INSTRUCTIONS FOR THE TASK
If a line of the listing contains the string "StData", return that line.

· · · · ·

[src/rtl/delayline_mc.sv]
// Multi-lane variable-latency delay line: all lanes share one write/read pointer pair.
// Build option DELAYLINE_ZERO_INVALID_EN blanks out to zero while out_valid is low.
module delayline_mc #(
   parameter int BIT_WIDTH    = 8,
   parameter int CHANNELS     = 3,
   parameter int SIZE         = 5,
   parameter int LATENCY_INIT = 1
) (
   input  logic                          clk,
   input  logic                          rst,
   input  logic                          en,
   input  logic [SIZE-1:0]               latency,
   input  logic                          latency_load,
   input  logic [CHANNELS*BIT_WIDTH-1:0] in,
   output logic [CHANNELS*BIT_WIDTH-1:0] out,
   output logic                          out_valid
);

   localparam int W     = CHANNELS * BIT_WIDTH;
   localparam int DEPTH = 1 << SIZE;

   logic [W-1:0]    mem_q [DEPTH];
   logic            mem_we;

   logic [SIZE-1:0] wr_ptr_q, wr_ptr_d;
   logic [SIZE-1:0] latency_reg_q, latency_reg_d;
   logic [SIZE-1:0] latency_clamped;
   logic [SIZE-1:0] rd_addr;
   logic [SIZE:0]   fill_cnt_q, fill_cnt_d;
   logic [SIZE:0]   fill_target;
   logic [W-1:0]    out_q, out_d;
   logic            out_valid_q, out_valid_d;

   always_comb begin
      // A zero latency would make read and write hit the same slot, so it is raised to 1.
      latency_clamped = (latency == '0) ? SIZE'(1) : latency;
      rd_addr         = wr_ptr_q - latency_reg_q;
      fill_target     = {1'b0, latency_reg_q} + (SIZE+1)'(1);

      mem_we        = en;
      wr_ptr_d      = wr_ptr_q;
      latency_reg_d = latency_reg_q;
      fill_cnt_d    = fill_cnt_q;
      out_d         = out_q;
      out_valid_d   = out_valid_q;

      if (en) begin
         wr_ptr_d = wr_ptr_q + SIZE'(1);
         out_d    = mem_q[rd_addr];
      end

      // The read in a load cycle still uses the old latency; the new one applies next cycle.
      if (latency_load) begin
         latency_reg_d = latency_clamped;
         fill_cnt_d    = '0;
         out_valid_d   = 1'b0;
      end else if (en) begin
         if (fill_cnt_q != fill_target) begin
            fill_cnt_d = fill_cnt_q + (SIZE+1)'(1);
         end
         out_valid_d = (fill_cnt_d == fill_target);
      end

`ifdef DELAYLINE_ZERO_INVALID_EN
      if (en && !out_valid_d) begin
         out_d = '0;
      end
`endif
   end

   always_ff @(posedge clk or posedge rst) begin
      if (rst) begin
         wr_ptr_q      <= '0;
         latency_reg_q <= SIZE'(LATENCY_INIT);
         fill_cnt_q    <= '0;
         out_q         <= '0;
         out_valid_q   <= 1'b0;
      end else begin
         wr_ptr_q      <= wr_ptr_d;
         latency_reg_q <= latency_reg_d;
         fill_cnt_q    <= fill_cnt_d;
         out_q         <= out_d;
         out_valid_q   <= out_valid_d;
      end
   end

   // Sample storage is never reset; fill_cnt alone decides whether out is trustworthy.
   always_ff @(posedge clk) begin
      if (mem_we) begin
         mem_q[wr_ptr_q] <= in;
      end
   end

   assign out       = out_q;
   assign out_valid = out_valid_q;

   a_no_collide: assert property (@(posedge clk) disable iff (rst) rd_addr != wr_ptr_q);
   a_fill_bound: assert property (@(posedge clk) disable iff (rst) fill_cnt_q <= fill_target);

endmodule
$ cat config.mk
export PLATFORM = sky130hd
export DESIGN_NAME = usb_fs_rx
export DESIGN_NICKNAME = d
export VERILOG_FILES = /design/src/rtl/usb_fs_rx.sv
export SDC_FILE = /design/constraint.sdc
export NUM_CORES = 1
export LEC_CHECK = 0
export CORE_MARGIN = 2
export CORE_UTILIZATION = 55
export CTS_CLUSTER_DIAMETER = 100
export CTS_CLUSTER_SIZE = 40
export DETAILED_ROUTE_END_ITERATION = 16
export GPL_TIMING_DRIVEN = 0
export PLACE_DENSITY = 0.72
export SYNTH_ARGS = -nofsm -noshare
export SYNTH_HDL_FRONTEND = slang
export SYNTH_SLANG_ARGS = --single-unit
$ cat constraint.sdc
create_clock -name clock48 -period 2.8 [get_ports clock48]
set_clock_uncertainty 0.05 [all_clocks]
set_input_delay 0.84 -clock clock48 [delete_from_list [all_inputs] [get_ports clock48]]
set_output_delay 0.84 -clock clock48 [all_outputs]
set_load 0.1 [all_outputs]
$ cat src/rtl/usb_fs_rx.sv
// Full-speed USB receive front end: pad synchronisation, 4x oversampled bit recovery,
// SYNC detection, NRZI decode, bit unstuffing, byte assembly, EOP/error/bus-reset flags.
module usb_fs_rx #(
    parameter int unsigned RESET_SE0_CYCLES = 120,
    parameter int unsigned SYNC_MIN_ZEROS   = 5
) (
    input  logic       clock48,
    input  logic       reset,
    input  logic       usb_d_p,
    input  logic       usb_d_n,
    output logic [7:0] rx_data,
    output logic       rx_valid,
    output logic       rx_active,
    output logic       rx_error,
    output logic       rx_eop,
    output logic       usb_reset
);

    localparam logic [1:0] LineSe0 = 2'b00;
    localparam logic [1:0] LineK   = 2'b01;
    localparam logic [1:0] LineJ   = 2'b10;
    localparam logic [1:0] LineSe1 = 2'b11;

    localparam logic [2:0] StIdle  = 3'd0;
    localparam logic [2:0] StSync  = 3'd1;
    localparam logic [2:0] StData  = 3'd2;
    localparam logic [2:0] StEop   = 3'd3;
    localparam logic [2:0] StError = 3'd4;

    localparam int unsigned CntW = $clog2(RESET_SE0_CYCLES + 1);
    localparam logic [CntW-1:0] Se0Limit = CntW'(RESET_SE0_CYCLES);
    localparam logic [2:0] SyncMin = 3'(SYNC_MIN_ZEROS);

    logic            dp_meta_q, dp_sync_q, dn_meta_q, dn_sync_q;
    logic [1:0]      line;
    logic [1:0]      line_prev_q;
    logic [1:0]      phase_q, phase_d;
    logic [1:0]      last_strobe_q;
    logic            strobe;
    logic            bit_val;
    logic            is_jk;

    logic [CntW-1:0] se0_cnt_q, se0_cnt_d;
    logic            usb_reset_q, usb_reset_d;

    logic [2:0]      state_q, state_d;
    logic [2:0]      zeros_q, zeros_d;
    logic [2:0]      ones_q, ones_d;
    logic [2:0]      bits_q, bits_d;
    logic [7:0]      shift_q, shift_d;
    logic [7:0]      rx_data_q, rx_data_d;
    logic            valid_q, valid_d;
    logic            error_q, error_d;
    logic            eop_q, eop_d;
    logic            active_q, active_d;
    logic            err_se0_q, err_se0_d;

    assign line = {dp_sync_q, dn_sync_q};

    // Phase restarts on every line transition, so strobe lands two cycles into the bit.
    always_comb begin
        phase_d = (line != line_prev_q) ? 2'd0 : phase_q + 2'd1;
    end

    assign strobe  = (phase_q == 2'd2);
    assign bit_val = (line_prev_q == last_strobe_q);
    assign is_jk   = (line_prev_q == LineJ) || (line_prev_q == LineK);

    always_comb begin
        se0_cnt_d = se0_cnt_q;
        if (line != LineSe0) begin
            se0_cnt_d = '0;
        end else if (se0_cnt_q != Se0Limit) begin
            se0_cnt_d = se0_cnt_q + 1'b1;
        end
        usb_reset_d = (se0_cnt_d == Se0Limit);
    end

    always_comb begin
        state_d   = state_q;
        zeros_d   = zeros_q;
        ones_d    = ones_q;
        bits_d    = bits_q;
        shift_d   = shift_q;
        rx_data_d = rx_data_q;
        valid_d   = 1'b0;
        error_d   = 1'b0;
        eop_d     = 1'b0;
        active_d  = active_q;
        err_se0_d = err_se0_q;

        if (usb_reset_q) begin
            state_d  = StIdle;
            active_d = 1'b0;
        end else if (strobe) begin
            case (state_q)
                StIdle: begin
                    if (line_prev_q == LineK) begin
                        state_d = StSync;
                        zeros_d = 3'd1;
                    end
                end
                StSync: begin
                    if (!is_jk) begin
                        state_d = StIdle;
                    end else if (!bit_val) begin
                        if (zeros_q != 3'd7) zeros_d = zeros_q + 3'd1;
                    end else if (zeros_q >= SyncMin) begin
                        // The closing SYNC 1 already counts toward the stuffing run.
                        state_d  = StData;
                        active_d = 1'b1;
                        ones_d   = 3'd1;
                        bits_d   = 3'd0;
                    end else begin
                        state_d = StIdle;
                    end
                end
                StData: begin
                    if (line_prev_q == LineSe0) begin
                        state_d = StEop;
                        error_d = (bits_q != 3'd0);
                    end else if (line_prev_q == LineSe1) begin
                        state_d   = StError;
                        error_d   = 1'b1;
                        active_d  = 1'b0;
                        err_se0_d = 1'b0;
                    end else if (ones_q == 3'd6) begin
                        if (bit_val) begin
                            state_d   = StError;
                            error_d   = 1'b1;
                            active_d  = 1'b0;
                            err_se0_d = 1'b0;
                        end else begin
                            ones_d = 3'd0;
                        end
                    end else begin
                        shift_d = {bit_val, shift_q[7:1]};
                        ones_d  = bit_val ? ones_q + 3'd1 : 3'd0;
                        if (bits_q == 3'd7) begin
                            rx_data_d = shift_d;
                            valid_d   = 1'b1;
                            bits_d    = 3'd0;
                        end else begin
                            bits_d = bits_q + 3'd1;
                        end
                    end
                end
                StEop: begin
                    if (line_prev_q == LineSe0) begin
                        state_d  = StIdle;
                        eop_d    = 1'b1;
                        active_d = 1'b0;
                    end else begin
                        state_d   = StError;
                        error_d   = 1'b1;
                        active_d  = 1'b0;
                        err_se0_d = 1'b0;
                    end
                end
                StError: begin
                    active_d = 1'b0;
                    if (line_prev_q == LineSe0) begin
                        err_se0_d = 1'b1;
                    end else if (line_prev_q == LineJ && err_se0_q) begin
                        state_d   = StIdle;
                        err_se0_d = 1'b0;
                    end else begin
                        err_se0_d = 1'b0;
                    end
                end
                default: begin
                    state_d  = StIdle;
                    active_d = 1'b0;
                end
            endcase
        end
    end

    always_ff @(posedge clock48 or posedge reset) begin
        if (reset) begin
            dp_meta_q     <= 1'b1;
            dp_sync_q     <= 1'b1;
            dn_meta_q     <= 1'b0;
            dn_sync_q     <= 1'b0;
            line_prev_q   <= LineJ;
            phase_q       <= 2'd0;
            last_strobe_q <= LineJ;
            se0_cnt_q     <= '0;
            usb_reset_q   <= 1'b0;
            state_q       <= StIdle;
            zeros_q       <= 3'd0;
            ones_q        <= 3'd0;
            bits_q        <= 3'd0;
            shift_q       <= 8'h00;
            rx_data_q     <= 8'h00;
            valid_q       <= 1'b0;
            error_q       <= 1'b0;
            eop_q         <= 1'b0;
            active_q      <= 1'b0;
            err_se0_q     <= 1'b0;
        end else begin
            dp_meta_q     <= usb_d_p;
            dp_sync_q     <= dp_meta_q;
            dn_meta_q     <= usb_d_n;
            dn_sync_q     <= dn_meta_q;
            line_prev_q   <= line;
            phase_q       <= phase_d;
            if (strobe) last_strobe_q <= line_prev_q;
            se0_cnt_q     <= se0_cnt_d;
            usb_reset_q   <= usb_reset_d;
            state_q       <= state_d;
            zeros_q       <= zeros_d;
            ones_q        <= ones_d;
            bits_q        <= bits_d;
            shift_q       <= shift_d;
            rx_data_q     <= rx_data_d;
            valid_q       <= valid_d;
            error_q       <= error_d;
            eop_q         <= eop_d;
            active_q      <= active_d;
            err_se0_q     <= err_se0_d;
        end
    end

    assign rx_data   = rx_data_q;
    assign rx_valid  = valid_q;
    assign rx_active = active_q;
    assign rx_error  = error_q;
    assign rx_eop    = eop_q;
    assign usb_reset = usb_reset_q;

endmodule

· · · · ·

RESULT FOR THIS TASK
    localparam logic [2:0] StData  = 3'd2;
                        state_d  = StData;
                StData: begin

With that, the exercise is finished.